--- Data supplied Enclosed Below ---

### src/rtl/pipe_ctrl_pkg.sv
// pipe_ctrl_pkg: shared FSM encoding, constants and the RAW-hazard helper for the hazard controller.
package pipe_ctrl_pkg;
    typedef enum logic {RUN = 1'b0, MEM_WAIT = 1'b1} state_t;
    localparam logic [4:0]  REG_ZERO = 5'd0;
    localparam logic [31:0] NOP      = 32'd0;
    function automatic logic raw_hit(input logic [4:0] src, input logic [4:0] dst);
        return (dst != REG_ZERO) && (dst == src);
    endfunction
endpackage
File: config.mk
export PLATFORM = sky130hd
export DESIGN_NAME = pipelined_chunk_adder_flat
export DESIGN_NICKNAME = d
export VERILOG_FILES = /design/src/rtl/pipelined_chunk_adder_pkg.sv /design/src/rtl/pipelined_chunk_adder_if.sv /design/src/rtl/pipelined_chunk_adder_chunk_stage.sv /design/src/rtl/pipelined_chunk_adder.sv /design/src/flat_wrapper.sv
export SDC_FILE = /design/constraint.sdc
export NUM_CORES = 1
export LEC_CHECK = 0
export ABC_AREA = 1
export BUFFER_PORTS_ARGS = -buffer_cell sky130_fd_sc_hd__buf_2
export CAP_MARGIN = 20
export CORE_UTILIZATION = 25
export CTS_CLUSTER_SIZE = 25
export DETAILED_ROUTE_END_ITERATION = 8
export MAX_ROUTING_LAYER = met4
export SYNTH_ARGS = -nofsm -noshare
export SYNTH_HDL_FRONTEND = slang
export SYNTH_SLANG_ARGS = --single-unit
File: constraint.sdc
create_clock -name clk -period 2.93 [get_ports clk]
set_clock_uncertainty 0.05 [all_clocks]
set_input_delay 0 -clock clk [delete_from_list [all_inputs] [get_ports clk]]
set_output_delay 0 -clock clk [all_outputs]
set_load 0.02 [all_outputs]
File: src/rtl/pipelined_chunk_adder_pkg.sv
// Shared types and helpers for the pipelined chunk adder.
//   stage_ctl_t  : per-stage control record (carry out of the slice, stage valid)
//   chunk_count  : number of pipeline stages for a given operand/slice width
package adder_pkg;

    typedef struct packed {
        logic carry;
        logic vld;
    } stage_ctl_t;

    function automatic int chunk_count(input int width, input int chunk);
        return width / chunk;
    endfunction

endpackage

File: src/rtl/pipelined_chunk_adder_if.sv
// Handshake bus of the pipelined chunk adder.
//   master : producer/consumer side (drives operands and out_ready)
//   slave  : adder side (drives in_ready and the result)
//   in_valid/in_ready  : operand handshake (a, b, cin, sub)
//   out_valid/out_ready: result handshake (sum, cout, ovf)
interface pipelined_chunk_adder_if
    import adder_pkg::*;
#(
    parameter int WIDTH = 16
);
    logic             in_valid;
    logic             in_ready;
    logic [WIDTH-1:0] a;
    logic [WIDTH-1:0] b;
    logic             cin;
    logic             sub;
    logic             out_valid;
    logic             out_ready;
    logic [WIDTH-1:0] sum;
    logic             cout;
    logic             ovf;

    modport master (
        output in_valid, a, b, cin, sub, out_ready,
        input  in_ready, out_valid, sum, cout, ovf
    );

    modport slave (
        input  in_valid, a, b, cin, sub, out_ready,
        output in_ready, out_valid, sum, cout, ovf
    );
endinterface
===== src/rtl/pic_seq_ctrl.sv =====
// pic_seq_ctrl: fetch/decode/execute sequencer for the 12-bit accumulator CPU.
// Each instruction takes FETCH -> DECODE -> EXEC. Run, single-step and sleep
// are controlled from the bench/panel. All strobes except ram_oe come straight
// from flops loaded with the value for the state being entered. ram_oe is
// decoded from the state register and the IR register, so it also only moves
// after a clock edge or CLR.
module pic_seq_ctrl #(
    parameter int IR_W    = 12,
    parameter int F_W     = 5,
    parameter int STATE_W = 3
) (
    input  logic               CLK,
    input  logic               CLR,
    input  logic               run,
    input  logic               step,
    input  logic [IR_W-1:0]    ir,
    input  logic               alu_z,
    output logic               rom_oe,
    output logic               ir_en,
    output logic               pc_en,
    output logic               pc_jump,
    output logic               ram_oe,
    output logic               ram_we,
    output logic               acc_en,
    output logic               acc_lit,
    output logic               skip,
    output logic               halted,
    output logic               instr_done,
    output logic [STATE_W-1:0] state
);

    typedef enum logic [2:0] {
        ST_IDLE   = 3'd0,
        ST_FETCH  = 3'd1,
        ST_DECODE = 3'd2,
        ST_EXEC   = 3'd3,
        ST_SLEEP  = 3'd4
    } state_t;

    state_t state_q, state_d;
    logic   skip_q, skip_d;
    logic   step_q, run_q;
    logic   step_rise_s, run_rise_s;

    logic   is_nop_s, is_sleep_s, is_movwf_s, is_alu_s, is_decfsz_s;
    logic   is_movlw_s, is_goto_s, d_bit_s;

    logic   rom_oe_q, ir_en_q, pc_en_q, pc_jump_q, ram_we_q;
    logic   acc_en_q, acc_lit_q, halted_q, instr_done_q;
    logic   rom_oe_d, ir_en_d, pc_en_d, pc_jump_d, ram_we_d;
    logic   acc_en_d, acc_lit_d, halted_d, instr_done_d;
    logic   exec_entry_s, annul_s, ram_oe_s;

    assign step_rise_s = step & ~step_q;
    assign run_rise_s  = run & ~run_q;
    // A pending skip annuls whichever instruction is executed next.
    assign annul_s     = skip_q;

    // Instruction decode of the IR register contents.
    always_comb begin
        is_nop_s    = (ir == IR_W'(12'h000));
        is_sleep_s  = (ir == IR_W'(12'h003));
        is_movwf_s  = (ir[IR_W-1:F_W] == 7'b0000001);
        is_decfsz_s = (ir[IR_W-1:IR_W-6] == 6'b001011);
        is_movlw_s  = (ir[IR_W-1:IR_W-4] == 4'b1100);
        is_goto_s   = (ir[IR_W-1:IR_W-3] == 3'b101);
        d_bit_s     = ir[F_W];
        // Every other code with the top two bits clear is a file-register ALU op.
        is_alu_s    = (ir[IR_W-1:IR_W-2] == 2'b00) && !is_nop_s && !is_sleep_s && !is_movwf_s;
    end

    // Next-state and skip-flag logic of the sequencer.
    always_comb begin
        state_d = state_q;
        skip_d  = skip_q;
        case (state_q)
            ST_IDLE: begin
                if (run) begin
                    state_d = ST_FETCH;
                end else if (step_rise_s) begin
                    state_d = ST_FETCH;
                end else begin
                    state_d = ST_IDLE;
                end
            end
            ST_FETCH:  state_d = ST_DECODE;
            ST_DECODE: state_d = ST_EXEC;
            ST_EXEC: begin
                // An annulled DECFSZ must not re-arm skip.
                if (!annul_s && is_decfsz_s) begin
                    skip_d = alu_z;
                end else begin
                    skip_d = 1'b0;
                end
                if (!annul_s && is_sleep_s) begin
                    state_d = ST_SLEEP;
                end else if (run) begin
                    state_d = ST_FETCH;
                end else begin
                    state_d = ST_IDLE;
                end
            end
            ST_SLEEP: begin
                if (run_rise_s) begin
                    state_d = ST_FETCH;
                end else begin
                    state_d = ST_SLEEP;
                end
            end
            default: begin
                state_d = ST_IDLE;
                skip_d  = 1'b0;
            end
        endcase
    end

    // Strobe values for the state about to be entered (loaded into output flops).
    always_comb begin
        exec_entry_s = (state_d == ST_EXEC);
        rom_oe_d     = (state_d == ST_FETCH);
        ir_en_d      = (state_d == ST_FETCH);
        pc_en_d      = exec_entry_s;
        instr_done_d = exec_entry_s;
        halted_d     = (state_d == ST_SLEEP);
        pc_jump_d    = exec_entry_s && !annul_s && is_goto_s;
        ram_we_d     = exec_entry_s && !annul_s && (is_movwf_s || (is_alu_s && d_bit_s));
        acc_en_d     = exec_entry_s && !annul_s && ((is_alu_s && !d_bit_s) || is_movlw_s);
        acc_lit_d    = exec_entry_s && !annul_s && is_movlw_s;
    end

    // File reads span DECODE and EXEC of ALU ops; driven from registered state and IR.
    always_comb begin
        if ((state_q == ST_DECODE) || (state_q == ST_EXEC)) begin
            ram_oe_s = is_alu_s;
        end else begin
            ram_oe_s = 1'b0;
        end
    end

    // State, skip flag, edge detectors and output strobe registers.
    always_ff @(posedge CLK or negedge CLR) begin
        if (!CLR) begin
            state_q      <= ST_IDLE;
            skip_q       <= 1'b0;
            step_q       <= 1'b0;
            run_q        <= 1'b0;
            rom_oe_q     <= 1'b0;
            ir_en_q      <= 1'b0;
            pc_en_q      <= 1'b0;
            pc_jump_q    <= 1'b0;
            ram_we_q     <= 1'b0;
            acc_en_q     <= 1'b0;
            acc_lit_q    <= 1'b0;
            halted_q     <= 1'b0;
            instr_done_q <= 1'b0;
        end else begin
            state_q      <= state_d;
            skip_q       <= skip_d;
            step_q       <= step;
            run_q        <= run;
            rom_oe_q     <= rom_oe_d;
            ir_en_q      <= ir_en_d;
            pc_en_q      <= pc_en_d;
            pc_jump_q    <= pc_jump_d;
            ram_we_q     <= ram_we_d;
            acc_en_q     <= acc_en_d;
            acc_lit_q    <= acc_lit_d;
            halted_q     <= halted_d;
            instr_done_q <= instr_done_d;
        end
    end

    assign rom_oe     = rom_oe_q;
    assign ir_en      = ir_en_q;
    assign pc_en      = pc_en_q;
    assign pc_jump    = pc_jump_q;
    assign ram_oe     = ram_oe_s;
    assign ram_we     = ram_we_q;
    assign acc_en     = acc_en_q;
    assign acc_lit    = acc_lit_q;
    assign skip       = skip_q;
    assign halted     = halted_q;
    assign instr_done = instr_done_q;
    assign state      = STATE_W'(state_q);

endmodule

--- End of Enclosed Data supplied ---
--- Data supplied Enclosed Below ---

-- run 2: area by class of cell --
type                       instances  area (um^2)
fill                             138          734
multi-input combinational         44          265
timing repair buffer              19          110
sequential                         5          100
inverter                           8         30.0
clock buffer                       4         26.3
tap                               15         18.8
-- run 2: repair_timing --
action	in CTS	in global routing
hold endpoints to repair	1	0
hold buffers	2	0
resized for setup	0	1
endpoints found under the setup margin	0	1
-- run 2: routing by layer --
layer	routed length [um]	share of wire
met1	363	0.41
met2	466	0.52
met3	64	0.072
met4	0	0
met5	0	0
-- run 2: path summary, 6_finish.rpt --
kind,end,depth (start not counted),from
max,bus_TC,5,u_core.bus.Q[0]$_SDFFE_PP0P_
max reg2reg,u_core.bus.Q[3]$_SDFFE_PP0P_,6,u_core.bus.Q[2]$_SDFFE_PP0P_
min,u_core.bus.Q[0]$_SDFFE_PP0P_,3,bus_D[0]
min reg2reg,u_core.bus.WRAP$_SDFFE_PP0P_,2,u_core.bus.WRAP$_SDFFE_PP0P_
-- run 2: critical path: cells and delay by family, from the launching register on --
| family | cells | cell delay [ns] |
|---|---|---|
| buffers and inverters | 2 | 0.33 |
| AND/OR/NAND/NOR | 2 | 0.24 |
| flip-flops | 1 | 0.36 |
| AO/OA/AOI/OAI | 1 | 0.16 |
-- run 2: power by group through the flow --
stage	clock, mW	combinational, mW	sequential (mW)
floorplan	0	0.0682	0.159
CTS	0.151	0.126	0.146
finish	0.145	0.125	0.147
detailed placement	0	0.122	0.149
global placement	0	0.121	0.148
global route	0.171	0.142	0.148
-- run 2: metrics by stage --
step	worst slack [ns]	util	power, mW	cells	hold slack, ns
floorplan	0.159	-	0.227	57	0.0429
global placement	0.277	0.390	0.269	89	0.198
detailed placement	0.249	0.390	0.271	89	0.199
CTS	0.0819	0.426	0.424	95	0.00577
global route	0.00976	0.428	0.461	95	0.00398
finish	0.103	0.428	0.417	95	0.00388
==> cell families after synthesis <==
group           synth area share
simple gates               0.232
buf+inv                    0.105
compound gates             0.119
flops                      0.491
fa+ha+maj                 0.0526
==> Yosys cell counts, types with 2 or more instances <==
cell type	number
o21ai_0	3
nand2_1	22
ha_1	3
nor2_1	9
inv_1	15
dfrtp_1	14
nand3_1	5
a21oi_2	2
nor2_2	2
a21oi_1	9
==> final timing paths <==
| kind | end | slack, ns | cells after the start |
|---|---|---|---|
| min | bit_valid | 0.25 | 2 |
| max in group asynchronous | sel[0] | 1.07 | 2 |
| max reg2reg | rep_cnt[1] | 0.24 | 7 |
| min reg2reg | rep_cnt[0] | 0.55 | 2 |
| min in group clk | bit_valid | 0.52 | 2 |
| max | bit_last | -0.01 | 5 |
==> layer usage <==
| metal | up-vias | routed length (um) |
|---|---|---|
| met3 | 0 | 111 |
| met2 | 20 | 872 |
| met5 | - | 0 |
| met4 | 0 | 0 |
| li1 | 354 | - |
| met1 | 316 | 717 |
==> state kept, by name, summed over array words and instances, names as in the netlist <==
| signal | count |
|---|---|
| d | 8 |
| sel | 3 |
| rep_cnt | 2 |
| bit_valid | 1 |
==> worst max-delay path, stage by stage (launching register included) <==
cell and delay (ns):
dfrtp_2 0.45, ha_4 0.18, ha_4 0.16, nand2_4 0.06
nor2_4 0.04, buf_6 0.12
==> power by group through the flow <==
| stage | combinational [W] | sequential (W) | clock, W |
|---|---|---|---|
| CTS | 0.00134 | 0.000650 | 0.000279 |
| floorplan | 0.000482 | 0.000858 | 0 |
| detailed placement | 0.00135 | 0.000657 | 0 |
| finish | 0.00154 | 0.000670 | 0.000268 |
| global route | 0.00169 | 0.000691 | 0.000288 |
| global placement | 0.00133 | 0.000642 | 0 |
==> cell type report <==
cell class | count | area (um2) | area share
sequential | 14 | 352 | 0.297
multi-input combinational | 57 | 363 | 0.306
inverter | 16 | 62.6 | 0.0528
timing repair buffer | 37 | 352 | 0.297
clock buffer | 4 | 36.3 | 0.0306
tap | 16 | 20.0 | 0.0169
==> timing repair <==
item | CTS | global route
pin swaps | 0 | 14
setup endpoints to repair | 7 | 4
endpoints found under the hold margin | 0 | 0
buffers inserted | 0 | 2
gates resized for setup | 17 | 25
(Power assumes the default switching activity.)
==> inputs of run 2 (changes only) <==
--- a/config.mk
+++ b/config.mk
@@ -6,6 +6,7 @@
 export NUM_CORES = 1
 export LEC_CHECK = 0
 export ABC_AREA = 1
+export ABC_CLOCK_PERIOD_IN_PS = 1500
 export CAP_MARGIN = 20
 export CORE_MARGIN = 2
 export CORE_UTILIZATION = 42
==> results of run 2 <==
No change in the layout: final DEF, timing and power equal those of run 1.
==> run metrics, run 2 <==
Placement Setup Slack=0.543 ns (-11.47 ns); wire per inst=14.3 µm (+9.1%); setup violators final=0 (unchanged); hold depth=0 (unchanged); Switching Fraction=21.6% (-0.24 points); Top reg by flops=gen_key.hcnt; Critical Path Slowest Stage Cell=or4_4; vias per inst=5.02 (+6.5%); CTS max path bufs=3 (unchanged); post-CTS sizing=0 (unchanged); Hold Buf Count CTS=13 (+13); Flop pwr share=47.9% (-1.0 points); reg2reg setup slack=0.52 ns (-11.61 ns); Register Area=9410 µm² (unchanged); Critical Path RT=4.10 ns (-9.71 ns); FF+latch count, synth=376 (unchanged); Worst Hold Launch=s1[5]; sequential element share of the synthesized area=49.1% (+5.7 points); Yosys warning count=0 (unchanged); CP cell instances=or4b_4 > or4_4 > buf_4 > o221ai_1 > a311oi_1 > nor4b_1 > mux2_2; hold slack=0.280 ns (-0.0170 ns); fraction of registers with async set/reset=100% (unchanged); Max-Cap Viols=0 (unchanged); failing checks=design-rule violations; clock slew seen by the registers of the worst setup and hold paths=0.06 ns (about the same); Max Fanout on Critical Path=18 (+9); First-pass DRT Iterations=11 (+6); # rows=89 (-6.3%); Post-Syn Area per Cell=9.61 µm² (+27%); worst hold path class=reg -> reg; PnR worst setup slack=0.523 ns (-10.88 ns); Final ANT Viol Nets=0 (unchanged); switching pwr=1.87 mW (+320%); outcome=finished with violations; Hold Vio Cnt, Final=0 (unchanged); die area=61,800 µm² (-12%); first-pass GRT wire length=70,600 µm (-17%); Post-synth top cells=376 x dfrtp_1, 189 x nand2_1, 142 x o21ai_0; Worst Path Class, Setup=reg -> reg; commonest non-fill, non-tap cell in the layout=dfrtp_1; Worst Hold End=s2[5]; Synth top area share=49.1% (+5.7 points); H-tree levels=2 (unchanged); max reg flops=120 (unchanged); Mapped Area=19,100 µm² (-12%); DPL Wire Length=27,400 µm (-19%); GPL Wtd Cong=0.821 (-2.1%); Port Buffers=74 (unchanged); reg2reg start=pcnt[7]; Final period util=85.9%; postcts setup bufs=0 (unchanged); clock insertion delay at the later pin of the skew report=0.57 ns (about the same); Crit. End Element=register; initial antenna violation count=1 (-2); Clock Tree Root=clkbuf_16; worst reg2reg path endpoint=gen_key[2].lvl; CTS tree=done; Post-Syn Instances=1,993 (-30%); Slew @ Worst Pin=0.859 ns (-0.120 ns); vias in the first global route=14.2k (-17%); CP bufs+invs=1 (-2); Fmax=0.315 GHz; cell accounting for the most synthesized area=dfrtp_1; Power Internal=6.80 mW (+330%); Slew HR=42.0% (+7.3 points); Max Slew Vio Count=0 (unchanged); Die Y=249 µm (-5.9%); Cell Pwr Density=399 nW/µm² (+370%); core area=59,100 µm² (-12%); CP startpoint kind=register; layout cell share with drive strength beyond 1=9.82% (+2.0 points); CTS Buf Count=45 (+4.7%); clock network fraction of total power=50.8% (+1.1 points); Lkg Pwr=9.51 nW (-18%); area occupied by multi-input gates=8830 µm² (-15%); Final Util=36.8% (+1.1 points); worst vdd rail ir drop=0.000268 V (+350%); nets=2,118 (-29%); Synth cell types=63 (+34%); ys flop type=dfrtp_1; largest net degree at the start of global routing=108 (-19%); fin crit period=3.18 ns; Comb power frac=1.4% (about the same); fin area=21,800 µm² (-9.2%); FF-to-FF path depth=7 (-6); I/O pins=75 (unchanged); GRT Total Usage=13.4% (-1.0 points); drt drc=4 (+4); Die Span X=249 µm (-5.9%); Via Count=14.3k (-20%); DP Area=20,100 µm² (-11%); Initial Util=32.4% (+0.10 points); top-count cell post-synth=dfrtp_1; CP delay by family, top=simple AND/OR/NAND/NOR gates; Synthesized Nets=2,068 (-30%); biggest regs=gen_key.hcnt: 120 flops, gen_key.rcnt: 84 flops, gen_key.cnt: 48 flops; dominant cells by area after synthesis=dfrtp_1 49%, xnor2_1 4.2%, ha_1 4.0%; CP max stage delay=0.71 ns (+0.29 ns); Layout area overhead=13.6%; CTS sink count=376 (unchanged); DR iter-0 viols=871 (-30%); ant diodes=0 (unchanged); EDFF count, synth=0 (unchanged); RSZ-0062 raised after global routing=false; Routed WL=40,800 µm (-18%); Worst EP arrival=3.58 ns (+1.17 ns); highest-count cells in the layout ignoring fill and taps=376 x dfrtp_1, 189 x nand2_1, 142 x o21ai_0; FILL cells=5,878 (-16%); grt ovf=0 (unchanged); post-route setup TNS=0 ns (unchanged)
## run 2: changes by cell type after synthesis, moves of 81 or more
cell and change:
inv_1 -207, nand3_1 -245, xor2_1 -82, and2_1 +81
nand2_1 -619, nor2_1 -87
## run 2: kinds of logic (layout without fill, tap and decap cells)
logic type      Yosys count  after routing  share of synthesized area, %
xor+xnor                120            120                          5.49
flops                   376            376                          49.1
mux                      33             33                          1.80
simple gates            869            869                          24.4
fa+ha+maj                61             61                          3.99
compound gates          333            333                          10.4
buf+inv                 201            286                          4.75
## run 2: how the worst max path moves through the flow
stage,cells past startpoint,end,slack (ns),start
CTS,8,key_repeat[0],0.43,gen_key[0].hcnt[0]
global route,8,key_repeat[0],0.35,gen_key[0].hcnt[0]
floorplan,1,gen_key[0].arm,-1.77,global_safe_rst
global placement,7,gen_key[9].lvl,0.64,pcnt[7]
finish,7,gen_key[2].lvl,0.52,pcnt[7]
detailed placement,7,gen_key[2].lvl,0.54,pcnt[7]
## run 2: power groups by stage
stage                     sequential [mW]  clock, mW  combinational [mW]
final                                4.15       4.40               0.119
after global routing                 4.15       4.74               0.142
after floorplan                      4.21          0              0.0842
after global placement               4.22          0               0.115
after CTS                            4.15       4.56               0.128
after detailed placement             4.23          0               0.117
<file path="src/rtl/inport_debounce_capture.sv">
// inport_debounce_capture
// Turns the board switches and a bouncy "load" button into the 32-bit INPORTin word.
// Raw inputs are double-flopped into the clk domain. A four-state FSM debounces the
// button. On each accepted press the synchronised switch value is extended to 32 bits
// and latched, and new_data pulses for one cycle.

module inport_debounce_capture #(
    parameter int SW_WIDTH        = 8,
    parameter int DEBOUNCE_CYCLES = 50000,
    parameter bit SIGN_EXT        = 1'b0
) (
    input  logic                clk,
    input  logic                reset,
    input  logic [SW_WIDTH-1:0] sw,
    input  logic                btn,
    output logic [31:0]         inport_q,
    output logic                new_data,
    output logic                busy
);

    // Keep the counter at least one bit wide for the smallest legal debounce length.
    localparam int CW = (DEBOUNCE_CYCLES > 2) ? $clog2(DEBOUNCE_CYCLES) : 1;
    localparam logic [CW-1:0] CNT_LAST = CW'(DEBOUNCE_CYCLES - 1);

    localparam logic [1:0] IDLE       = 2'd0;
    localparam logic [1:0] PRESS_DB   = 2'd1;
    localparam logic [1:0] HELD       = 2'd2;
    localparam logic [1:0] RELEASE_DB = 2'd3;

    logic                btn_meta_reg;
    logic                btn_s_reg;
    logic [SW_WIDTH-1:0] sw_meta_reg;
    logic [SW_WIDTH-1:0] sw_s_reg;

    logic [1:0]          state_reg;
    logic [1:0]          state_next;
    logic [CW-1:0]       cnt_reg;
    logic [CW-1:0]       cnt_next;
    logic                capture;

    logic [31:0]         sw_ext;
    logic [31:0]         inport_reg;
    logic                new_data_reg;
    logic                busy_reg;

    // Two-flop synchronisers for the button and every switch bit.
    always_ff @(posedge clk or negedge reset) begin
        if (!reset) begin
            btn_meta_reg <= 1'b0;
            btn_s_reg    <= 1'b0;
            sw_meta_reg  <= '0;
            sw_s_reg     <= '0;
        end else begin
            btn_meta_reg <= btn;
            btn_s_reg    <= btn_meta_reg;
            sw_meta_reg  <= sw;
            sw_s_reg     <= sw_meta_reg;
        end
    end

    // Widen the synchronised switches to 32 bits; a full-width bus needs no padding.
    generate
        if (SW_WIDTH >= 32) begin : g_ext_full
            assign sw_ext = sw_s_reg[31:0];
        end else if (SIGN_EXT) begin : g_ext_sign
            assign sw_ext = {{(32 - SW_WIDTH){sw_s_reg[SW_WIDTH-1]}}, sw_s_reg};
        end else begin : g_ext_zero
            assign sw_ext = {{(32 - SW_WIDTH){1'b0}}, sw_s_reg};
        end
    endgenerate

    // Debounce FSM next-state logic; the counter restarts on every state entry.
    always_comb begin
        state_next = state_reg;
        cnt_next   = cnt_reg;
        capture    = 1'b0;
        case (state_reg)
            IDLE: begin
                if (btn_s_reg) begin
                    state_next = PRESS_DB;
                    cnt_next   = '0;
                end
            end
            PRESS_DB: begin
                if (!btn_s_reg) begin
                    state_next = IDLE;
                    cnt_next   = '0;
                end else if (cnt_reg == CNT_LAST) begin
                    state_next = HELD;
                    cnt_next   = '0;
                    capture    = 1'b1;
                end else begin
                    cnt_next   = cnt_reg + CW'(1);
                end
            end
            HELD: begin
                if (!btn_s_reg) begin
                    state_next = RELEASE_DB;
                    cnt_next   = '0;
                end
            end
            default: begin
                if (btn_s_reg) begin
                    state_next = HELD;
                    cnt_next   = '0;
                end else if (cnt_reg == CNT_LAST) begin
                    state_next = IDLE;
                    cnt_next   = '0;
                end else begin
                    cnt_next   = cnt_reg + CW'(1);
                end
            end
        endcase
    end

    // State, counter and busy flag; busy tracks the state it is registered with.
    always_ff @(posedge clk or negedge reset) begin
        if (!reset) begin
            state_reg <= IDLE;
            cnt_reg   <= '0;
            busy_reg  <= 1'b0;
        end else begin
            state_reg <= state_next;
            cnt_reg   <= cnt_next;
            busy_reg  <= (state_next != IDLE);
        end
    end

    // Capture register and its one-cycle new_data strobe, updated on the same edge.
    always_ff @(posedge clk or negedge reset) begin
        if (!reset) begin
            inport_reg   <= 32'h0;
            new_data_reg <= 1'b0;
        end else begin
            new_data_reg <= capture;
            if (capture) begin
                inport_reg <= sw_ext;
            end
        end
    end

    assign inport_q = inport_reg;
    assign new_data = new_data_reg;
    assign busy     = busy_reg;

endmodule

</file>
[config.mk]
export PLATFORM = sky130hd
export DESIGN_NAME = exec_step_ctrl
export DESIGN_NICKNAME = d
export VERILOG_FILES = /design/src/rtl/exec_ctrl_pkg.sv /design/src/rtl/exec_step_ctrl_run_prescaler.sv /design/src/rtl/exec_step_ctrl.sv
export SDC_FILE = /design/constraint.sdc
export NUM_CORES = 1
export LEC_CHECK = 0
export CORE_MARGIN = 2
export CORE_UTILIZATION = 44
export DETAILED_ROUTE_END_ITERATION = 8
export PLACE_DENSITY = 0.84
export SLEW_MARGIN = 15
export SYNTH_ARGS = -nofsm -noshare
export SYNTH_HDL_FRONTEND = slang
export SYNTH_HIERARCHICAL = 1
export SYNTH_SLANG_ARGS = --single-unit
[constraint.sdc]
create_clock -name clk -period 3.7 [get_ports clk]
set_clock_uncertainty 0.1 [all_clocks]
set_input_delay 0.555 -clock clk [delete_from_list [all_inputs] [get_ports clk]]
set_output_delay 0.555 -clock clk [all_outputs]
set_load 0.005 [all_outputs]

--- End of Enclosed Data supplied ---

• _The task_: Where the listing above has a line with "No change in", start there, and output every line exactly through the line with "run metrics, run", which is also included.

• _Expected output_:
No change in the layout: final DEF, timing and power equal those of run 1.
==> run metrics, run 2 <==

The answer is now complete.